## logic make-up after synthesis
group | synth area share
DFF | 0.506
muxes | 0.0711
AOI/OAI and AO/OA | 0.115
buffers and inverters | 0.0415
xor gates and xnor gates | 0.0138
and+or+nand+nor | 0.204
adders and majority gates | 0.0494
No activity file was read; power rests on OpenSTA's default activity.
··········
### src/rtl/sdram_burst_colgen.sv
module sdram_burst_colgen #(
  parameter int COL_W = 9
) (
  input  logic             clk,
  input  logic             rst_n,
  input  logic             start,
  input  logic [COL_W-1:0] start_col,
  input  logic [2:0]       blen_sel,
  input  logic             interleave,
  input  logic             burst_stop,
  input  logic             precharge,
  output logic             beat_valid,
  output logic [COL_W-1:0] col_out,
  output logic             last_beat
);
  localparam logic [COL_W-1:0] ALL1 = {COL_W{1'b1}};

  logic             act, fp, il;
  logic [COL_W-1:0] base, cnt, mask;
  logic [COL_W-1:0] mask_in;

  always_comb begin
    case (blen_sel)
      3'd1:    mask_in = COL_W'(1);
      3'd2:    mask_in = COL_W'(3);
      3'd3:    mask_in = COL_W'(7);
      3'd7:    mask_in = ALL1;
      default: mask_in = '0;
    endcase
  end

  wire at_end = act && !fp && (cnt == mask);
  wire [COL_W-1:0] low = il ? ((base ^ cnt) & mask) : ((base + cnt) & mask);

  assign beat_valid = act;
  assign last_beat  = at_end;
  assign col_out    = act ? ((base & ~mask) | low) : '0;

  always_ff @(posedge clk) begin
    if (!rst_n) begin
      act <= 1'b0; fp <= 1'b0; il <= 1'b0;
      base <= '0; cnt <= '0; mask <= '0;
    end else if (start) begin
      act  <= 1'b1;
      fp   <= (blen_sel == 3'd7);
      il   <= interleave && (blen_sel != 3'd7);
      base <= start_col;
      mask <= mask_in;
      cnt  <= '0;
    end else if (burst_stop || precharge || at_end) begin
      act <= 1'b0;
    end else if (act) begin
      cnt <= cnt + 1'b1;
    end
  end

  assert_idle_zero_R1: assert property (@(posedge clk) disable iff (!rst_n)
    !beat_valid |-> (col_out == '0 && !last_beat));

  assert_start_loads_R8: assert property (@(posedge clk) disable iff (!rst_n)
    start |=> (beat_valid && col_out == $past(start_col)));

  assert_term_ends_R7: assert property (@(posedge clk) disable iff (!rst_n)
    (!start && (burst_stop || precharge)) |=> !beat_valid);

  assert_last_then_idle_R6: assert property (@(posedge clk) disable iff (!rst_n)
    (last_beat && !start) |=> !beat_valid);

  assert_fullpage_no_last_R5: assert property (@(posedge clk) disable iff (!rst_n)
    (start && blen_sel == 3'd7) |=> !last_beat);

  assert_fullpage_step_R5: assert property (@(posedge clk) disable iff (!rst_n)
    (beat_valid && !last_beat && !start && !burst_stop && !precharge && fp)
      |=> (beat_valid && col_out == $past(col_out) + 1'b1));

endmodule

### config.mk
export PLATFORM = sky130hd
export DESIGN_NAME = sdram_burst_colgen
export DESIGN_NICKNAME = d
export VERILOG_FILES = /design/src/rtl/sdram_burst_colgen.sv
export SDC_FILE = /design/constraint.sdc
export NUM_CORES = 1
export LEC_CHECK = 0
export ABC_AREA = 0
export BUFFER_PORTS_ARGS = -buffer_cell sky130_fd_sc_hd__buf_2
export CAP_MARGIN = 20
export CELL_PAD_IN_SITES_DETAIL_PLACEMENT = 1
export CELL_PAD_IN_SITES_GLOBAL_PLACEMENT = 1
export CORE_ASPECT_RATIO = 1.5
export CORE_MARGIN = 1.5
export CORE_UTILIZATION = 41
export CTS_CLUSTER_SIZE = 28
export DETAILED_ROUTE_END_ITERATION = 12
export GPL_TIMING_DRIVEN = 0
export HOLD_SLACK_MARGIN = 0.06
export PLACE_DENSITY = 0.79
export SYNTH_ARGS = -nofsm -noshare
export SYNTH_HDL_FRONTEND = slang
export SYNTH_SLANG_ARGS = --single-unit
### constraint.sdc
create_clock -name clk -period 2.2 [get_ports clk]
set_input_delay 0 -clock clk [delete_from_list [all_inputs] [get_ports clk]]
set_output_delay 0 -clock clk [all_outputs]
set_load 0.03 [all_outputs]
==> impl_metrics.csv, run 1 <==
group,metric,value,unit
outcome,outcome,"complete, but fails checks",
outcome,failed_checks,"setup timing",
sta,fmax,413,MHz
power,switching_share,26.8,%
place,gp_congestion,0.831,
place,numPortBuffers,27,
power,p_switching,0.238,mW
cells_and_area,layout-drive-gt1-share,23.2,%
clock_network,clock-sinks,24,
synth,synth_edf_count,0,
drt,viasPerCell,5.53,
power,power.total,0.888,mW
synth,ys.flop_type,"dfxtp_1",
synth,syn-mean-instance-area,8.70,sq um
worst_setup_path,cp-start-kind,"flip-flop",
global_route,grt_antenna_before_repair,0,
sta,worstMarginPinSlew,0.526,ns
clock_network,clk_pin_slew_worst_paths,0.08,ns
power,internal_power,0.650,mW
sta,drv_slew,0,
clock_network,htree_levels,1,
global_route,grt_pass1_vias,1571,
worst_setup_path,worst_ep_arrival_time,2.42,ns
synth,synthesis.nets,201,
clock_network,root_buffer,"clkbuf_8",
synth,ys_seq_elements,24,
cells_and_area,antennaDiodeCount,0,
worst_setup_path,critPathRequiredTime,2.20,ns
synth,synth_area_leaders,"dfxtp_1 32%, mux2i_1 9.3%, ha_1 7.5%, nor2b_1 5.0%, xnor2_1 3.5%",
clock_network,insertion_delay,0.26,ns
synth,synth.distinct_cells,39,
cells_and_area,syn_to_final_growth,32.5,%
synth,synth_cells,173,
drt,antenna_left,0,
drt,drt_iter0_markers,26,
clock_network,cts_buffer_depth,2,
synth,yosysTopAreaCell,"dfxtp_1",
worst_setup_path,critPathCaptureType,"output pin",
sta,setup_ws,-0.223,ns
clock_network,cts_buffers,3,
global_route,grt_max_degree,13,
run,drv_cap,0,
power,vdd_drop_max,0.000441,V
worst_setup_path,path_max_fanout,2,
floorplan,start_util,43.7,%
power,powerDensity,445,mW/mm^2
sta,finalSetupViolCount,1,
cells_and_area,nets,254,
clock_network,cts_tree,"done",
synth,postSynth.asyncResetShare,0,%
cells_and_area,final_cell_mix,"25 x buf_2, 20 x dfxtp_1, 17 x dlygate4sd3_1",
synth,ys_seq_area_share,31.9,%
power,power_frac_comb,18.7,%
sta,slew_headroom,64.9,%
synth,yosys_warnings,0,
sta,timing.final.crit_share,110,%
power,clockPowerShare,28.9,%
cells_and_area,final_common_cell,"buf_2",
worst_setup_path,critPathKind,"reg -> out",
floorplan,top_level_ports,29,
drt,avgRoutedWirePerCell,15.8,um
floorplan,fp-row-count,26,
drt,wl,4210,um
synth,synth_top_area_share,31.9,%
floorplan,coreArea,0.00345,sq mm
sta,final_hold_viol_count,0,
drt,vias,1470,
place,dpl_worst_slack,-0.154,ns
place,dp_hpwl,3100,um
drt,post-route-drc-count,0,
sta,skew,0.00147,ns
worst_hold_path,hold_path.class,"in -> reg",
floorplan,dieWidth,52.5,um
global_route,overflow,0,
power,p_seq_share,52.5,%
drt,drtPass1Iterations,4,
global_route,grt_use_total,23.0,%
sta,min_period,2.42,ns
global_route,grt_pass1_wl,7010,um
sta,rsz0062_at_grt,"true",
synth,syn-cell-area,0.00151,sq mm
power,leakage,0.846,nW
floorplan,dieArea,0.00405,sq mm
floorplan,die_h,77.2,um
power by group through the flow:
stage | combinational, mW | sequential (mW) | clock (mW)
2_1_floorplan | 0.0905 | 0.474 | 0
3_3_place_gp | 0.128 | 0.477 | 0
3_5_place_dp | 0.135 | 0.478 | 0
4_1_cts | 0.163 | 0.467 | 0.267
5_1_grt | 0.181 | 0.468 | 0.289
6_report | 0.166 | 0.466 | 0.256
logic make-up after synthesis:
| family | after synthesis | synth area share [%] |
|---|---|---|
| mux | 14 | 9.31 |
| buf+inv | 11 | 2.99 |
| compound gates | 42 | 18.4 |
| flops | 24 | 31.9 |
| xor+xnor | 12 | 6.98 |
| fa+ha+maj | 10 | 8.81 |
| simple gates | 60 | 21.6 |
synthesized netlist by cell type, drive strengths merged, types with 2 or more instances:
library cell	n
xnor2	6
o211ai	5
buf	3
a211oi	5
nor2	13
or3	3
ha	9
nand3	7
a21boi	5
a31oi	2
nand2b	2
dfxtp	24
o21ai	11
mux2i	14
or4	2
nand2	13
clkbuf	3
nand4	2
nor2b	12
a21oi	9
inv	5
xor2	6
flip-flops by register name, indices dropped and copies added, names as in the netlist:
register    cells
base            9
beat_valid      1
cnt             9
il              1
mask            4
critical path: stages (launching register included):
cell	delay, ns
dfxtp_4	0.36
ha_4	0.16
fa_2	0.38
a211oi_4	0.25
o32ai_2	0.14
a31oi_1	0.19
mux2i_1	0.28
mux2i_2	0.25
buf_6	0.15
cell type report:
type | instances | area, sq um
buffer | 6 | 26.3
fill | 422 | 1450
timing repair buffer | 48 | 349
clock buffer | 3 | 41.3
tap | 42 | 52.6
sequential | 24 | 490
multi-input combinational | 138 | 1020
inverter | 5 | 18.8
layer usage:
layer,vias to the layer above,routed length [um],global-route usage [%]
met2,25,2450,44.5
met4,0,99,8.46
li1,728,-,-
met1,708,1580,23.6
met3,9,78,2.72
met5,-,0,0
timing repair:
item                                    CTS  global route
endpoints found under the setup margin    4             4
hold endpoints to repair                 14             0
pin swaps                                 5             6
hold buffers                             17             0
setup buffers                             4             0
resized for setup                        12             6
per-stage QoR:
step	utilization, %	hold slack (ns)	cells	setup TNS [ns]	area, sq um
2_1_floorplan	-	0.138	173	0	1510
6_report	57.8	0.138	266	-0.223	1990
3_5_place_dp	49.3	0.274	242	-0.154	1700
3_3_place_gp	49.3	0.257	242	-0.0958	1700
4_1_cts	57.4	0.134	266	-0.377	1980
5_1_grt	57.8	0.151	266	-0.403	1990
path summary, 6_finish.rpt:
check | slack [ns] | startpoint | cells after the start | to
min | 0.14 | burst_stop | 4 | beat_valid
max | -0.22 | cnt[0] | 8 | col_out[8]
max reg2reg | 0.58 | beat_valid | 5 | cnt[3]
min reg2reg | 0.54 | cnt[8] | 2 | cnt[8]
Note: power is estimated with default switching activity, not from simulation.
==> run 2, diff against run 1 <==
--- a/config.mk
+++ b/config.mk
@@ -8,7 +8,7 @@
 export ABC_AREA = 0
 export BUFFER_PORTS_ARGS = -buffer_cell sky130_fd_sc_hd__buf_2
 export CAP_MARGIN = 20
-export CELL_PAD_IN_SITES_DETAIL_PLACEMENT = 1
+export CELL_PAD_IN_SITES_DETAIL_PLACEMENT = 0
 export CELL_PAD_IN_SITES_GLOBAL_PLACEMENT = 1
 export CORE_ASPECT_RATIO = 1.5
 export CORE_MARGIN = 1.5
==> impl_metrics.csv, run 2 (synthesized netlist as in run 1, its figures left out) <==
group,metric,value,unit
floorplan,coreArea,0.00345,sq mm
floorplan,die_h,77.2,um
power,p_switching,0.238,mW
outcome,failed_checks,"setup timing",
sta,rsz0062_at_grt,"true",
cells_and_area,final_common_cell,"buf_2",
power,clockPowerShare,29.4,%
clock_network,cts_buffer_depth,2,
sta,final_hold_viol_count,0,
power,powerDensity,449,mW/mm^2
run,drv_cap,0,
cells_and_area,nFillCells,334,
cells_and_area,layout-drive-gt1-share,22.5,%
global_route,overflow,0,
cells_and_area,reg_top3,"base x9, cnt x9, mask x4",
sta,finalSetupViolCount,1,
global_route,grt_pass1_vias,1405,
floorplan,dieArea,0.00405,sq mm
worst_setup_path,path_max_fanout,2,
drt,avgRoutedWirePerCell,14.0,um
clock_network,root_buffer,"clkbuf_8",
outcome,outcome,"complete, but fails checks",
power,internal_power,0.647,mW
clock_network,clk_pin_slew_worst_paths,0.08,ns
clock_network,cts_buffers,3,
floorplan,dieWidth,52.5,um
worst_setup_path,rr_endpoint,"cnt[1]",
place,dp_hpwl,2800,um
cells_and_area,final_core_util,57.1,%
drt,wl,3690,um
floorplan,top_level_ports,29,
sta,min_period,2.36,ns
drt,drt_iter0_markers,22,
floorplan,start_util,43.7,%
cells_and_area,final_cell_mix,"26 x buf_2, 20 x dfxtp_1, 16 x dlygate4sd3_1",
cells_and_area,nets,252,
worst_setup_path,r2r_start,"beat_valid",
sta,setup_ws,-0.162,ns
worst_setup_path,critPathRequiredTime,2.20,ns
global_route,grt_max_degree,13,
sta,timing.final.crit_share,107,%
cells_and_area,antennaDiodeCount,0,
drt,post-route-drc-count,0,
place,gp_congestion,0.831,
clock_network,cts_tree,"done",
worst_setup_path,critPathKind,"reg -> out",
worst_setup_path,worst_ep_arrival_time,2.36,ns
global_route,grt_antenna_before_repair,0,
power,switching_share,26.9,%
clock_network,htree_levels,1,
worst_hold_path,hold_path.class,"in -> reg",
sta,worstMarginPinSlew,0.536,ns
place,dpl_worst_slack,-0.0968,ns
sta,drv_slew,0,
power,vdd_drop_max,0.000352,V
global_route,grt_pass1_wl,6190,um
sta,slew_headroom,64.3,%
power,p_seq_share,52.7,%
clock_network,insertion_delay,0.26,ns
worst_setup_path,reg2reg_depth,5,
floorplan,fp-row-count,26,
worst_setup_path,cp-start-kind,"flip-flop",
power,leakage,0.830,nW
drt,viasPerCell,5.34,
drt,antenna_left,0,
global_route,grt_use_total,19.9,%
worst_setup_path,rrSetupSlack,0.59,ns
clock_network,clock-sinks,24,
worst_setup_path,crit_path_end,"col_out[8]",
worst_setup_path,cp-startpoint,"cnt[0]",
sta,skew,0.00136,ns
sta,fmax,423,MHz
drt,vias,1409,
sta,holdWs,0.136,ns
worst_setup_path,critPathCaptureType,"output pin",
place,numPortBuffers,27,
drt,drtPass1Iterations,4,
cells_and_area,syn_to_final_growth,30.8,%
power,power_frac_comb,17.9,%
··········
» PROBLEM DESCRIPTION
Copy out only the lines above from the one with "## logic make-up after synthesis" to the one with "No activity file", inclusive, exactly as they stand.

» RESULT BELOW
## logic make-up after synthesis
group | synth area share
DFF | 0.506
muxes | 0.0711
AOI/OAI and AO/OA | 0.115
buffers and inverters | 0.0415
xor gates and xnor gates | 0.0138
and+or+nand+nor | 0.204
adders and majority gates | 0.0494
No activity file was read; power rests on OpenSTA's default activity.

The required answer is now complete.